__What the exercise asks__
The answer must consist only of the lines from the line with "A2 B2 Y1 const" to the line with "word-level logic and", both included, exactly as they stand below.

________________

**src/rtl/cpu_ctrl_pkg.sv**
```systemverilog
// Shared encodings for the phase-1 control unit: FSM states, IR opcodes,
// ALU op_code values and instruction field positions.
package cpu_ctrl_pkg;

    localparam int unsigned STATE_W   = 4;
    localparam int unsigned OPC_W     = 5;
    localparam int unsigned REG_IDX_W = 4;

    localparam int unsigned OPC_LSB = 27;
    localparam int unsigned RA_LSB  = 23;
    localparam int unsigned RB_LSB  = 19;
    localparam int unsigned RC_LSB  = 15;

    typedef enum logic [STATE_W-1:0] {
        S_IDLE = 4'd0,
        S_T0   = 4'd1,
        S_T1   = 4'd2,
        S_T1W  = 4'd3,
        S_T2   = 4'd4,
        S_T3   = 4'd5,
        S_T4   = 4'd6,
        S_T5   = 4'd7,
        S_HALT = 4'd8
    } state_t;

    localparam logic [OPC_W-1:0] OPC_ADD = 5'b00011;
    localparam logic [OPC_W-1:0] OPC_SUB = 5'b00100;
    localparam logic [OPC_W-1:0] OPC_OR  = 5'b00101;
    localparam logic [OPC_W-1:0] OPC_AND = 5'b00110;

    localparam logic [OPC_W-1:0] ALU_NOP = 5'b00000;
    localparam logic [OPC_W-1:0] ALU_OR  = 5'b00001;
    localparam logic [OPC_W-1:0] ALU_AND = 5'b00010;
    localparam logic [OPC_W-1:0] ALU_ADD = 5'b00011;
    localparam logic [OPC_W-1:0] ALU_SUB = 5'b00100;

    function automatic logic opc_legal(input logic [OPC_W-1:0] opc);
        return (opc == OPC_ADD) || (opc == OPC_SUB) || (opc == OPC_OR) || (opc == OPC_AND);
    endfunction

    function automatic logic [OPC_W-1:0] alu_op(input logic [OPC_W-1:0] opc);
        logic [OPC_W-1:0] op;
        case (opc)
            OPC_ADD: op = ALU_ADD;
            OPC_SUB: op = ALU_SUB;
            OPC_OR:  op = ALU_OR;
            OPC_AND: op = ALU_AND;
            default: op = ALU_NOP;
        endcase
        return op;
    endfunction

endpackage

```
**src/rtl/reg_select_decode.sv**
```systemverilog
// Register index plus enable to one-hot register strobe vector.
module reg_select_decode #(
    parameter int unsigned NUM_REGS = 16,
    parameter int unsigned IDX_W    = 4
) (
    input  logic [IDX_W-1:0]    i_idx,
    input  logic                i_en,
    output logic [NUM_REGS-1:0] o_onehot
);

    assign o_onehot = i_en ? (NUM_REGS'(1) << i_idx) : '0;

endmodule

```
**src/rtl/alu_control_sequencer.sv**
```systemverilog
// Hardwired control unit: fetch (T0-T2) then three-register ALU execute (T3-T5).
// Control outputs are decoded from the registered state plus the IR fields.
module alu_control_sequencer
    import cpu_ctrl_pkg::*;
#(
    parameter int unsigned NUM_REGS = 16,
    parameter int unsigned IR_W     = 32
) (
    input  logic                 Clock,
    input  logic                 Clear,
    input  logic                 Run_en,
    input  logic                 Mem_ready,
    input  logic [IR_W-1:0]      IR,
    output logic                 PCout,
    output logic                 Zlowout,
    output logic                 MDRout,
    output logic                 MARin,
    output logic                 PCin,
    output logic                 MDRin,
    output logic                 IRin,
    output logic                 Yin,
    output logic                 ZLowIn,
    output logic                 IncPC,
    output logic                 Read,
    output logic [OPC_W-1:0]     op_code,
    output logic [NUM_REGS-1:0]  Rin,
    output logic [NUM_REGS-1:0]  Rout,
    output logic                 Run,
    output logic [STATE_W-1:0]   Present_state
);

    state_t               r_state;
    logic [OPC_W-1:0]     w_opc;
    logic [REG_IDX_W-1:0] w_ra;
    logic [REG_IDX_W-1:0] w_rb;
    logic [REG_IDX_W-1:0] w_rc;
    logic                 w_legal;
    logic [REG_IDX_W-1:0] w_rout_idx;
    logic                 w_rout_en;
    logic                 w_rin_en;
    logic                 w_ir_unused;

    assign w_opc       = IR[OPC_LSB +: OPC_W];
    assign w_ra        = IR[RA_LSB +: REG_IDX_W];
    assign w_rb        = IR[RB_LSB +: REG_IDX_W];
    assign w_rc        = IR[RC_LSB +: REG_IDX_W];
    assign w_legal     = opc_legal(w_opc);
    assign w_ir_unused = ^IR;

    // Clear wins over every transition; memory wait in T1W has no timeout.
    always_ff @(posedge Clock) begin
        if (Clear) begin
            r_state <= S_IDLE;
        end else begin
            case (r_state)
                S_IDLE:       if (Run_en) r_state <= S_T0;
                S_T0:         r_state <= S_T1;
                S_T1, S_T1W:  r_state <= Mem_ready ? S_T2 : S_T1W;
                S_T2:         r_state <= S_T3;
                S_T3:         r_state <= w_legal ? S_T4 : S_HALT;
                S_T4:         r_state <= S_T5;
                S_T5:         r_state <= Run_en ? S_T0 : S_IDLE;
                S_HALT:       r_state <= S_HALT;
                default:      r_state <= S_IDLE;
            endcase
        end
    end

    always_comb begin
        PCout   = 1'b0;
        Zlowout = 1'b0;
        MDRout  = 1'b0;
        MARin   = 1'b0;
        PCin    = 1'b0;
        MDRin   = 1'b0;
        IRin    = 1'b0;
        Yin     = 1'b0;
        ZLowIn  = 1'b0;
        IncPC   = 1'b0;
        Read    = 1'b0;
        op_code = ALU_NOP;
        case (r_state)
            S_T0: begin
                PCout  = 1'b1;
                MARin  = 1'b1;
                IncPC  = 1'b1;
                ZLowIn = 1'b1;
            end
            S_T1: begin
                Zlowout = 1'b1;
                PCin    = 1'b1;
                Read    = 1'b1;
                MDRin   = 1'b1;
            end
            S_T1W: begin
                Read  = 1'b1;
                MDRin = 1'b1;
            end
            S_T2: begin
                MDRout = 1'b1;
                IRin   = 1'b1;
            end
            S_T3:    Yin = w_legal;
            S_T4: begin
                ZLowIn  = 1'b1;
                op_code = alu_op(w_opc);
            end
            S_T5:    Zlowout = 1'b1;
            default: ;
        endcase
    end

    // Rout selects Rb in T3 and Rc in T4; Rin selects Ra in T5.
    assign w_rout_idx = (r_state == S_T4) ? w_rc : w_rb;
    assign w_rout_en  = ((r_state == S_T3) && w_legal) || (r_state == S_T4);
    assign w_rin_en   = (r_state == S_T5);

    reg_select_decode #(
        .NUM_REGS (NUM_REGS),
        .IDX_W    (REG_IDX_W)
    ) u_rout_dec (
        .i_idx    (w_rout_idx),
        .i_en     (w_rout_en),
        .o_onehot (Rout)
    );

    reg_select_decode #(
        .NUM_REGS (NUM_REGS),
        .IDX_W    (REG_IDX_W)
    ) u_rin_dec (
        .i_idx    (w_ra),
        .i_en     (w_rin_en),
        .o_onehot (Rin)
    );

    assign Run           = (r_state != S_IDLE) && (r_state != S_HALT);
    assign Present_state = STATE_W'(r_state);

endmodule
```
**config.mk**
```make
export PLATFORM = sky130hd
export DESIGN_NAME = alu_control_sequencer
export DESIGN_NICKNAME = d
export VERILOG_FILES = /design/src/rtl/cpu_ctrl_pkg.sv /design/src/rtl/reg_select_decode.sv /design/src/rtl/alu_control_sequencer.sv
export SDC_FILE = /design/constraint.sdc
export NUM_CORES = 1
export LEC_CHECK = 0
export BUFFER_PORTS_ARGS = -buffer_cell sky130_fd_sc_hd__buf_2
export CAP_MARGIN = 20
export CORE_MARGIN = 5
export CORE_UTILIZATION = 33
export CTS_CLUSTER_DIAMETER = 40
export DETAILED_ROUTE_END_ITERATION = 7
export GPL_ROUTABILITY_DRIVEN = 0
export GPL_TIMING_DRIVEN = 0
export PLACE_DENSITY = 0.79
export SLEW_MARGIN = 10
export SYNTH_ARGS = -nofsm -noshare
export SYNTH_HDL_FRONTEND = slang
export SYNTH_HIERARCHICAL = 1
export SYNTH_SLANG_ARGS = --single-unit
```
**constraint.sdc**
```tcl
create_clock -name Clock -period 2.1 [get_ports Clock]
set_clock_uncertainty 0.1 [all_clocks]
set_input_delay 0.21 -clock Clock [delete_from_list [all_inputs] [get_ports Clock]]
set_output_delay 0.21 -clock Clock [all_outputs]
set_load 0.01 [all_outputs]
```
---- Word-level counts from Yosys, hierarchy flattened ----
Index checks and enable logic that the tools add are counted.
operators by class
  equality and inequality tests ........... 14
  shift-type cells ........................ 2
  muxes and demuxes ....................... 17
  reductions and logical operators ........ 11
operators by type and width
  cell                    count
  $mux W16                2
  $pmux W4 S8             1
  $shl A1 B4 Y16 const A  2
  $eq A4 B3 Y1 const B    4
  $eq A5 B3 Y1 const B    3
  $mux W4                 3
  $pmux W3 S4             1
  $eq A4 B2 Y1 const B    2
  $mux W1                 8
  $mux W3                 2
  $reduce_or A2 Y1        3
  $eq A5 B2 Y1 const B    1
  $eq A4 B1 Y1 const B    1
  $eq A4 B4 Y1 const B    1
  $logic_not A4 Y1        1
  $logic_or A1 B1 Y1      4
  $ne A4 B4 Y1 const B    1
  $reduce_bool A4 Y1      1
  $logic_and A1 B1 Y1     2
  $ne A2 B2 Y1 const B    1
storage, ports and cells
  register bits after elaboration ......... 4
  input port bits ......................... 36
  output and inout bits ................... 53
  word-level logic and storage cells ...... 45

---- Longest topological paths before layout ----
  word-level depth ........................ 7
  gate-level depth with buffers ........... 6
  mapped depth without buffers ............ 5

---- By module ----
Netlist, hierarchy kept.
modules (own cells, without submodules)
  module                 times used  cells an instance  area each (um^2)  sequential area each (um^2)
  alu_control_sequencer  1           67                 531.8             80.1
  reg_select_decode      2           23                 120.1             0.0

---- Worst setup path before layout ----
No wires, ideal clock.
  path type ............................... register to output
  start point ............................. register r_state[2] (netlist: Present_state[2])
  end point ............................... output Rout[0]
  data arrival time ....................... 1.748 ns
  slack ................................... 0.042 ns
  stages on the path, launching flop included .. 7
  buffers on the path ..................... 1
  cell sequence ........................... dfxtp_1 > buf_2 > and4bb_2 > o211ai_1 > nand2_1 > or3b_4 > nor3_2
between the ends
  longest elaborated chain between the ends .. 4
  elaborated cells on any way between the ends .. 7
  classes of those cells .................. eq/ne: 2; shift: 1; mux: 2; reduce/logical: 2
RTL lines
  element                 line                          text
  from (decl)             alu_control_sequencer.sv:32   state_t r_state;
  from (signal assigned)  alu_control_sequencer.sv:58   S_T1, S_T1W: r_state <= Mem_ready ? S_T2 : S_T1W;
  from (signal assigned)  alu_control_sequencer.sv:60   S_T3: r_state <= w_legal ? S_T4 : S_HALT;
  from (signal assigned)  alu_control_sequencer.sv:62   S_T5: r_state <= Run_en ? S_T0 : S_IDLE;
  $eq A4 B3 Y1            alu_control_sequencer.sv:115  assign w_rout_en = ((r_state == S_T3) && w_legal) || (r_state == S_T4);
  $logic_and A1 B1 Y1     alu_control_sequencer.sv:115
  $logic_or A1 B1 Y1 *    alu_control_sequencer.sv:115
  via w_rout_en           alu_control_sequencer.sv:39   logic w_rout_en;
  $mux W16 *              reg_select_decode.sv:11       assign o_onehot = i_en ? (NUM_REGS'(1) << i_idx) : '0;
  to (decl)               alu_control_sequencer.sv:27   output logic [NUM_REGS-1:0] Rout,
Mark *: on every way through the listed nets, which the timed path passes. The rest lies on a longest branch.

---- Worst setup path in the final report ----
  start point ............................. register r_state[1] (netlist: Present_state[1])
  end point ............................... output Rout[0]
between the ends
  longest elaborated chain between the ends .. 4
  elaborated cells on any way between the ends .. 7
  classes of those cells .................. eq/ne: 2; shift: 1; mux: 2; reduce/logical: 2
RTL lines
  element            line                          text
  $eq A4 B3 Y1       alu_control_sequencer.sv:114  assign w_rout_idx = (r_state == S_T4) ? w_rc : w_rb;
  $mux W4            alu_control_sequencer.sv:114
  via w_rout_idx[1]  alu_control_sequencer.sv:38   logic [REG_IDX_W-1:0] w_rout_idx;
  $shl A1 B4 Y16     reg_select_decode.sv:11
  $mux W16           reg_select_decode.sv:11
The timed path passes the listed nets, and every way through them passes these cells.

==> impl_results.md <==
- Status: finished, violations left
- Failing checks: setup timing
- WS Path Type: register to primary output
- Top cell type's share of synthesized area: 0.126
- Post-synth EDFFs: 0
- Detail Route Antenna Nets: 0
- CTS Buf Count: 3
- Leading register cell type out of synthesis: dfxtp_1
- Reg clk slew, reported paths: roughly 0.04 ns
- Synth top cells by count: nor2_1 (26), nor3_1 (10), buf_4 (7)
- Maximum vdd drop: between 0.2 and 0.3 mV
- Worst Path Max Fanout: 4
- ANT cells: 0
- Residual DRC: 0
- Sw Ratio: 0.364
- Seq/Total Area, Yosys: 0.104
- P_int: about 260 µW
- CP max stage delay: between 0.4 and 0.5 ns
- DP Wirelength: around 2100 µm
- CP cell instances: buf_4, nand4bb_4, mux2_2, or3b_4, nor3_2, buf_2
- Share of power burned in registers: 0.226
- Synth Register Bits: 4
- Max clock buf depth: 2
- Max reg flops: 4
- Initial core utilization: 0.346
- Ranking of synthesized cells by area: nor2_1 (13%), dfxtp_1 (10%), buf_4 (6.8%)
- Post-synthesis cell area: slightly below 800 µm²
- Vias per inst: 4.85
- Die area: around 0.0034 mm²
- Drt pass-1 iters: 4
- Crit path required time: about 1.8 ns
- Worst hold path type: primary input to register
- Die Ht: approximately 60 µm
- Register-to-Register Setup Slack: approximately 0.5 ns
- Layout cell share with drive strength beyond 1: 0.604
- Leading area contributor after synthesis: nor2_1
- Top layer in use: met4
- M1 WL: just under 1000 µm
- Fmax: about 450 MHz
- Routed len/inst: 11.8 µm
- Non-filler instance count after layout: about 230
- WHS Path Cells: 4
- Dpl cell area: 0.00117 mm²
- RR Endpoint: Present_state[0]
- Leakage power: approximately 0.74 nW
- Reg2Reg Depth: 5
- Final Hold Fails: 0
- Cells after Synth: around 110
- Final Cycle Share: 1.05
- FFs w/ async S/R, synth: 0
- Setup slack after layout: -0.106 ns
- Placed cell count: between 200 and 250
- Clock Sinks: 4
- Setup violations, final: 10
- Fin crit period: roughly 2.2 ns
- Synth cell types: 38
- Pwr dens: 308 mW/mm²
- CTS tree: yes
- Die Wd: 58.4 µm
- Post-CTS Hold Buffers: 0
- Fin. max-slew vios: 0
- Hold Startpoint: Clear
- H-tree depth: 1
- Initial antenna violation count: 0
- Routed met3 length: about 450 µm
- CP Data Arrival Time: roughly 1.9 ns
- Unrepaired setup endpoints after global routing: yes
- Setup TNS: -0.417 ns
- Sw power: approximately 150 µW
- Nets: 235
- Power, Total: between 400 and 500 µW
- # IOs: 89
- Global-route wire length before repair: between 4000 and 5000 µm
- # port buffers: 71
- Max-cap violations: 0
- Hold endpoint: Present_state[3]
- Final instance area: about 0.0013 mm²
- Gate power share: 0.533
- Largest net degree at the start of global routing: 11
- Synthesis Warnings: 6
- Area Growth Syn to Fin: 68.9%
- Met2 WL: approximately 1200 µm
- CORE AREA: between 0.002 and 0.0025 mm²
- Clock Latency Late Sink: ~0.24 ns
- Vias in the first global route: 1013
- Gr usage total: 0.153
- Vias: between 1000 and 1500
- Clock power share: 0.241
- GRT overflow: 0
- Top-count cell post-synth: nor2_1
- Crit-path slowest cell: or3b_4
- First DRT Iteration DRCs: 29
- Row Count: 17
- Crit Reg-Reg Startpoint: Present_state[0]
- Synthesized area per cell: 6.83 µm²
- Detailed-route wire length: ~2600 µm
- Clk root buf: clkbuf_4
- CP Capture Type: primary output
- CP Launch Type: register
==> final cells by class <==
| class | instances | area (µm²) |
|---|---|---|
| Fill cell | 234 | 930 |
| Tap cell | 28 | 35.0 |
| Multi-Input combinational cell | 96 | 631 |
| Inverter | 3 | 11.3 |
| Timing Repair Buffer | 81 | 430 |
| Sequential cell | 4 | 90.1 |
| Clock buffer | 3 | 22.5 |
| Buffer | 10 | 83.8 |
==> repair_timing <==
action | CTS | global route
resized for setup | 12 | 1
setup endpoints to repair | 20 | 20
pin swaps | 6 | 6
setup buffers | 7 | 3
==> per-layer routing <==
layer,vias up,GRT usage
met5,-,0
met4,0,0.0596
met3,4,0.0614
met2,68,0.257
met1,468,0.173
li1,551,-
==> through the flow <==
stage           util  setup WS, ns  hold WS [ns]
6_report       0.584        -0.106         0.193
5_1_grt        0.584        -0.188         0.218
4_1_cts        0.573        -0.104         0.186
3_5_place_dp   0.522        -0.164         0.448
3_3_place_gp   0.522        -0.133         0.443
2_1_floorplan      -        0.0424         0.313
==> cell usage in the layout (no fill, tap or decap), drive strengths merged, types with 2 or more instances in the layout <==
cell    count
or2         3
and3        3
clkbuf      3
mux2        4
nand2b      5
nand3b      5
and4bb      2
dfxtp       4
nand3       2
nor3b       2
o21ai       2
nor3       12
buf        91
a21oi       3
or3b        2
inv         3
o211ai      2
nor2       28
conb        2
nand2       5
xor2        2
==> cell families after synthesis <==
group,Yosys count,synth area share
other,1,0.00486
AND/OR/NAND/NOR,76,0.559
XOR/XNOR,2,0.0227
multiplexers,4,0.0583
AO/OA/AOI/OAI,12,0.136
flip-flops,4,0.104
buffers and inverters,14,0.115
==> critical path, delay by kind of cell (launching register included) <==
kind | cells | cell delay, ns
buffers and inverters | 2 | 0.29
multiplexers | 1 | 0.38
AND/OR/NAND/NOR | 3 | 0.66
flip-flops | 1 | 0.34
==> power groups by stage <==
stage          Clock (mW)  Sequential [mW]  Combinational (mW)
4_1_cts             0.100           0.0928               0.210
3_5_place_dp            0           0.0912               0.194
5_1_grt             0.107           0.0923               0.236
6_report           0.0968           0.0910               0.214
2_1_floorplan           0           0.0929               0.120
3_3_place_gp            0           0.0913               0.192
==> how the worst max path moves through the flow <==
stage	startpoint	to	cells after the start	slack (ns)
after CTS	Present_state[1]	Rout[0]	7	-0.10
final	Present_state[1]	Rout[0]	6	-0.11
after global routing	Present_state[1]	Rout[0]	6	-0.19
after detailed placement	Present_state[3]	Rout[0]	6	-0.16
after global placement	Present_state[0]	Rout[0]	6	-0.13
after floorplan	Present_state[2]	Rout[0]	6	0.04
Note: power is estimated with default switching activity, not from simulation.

________________

__Reply__
  $ne A2 B2 Y1 const B    1
storage, ports and cells
  register bits after elaboration ......... 4
  input port bits ......................... 36
  output and inout bits ................... 53
  word-level logic and storage cells ...... 45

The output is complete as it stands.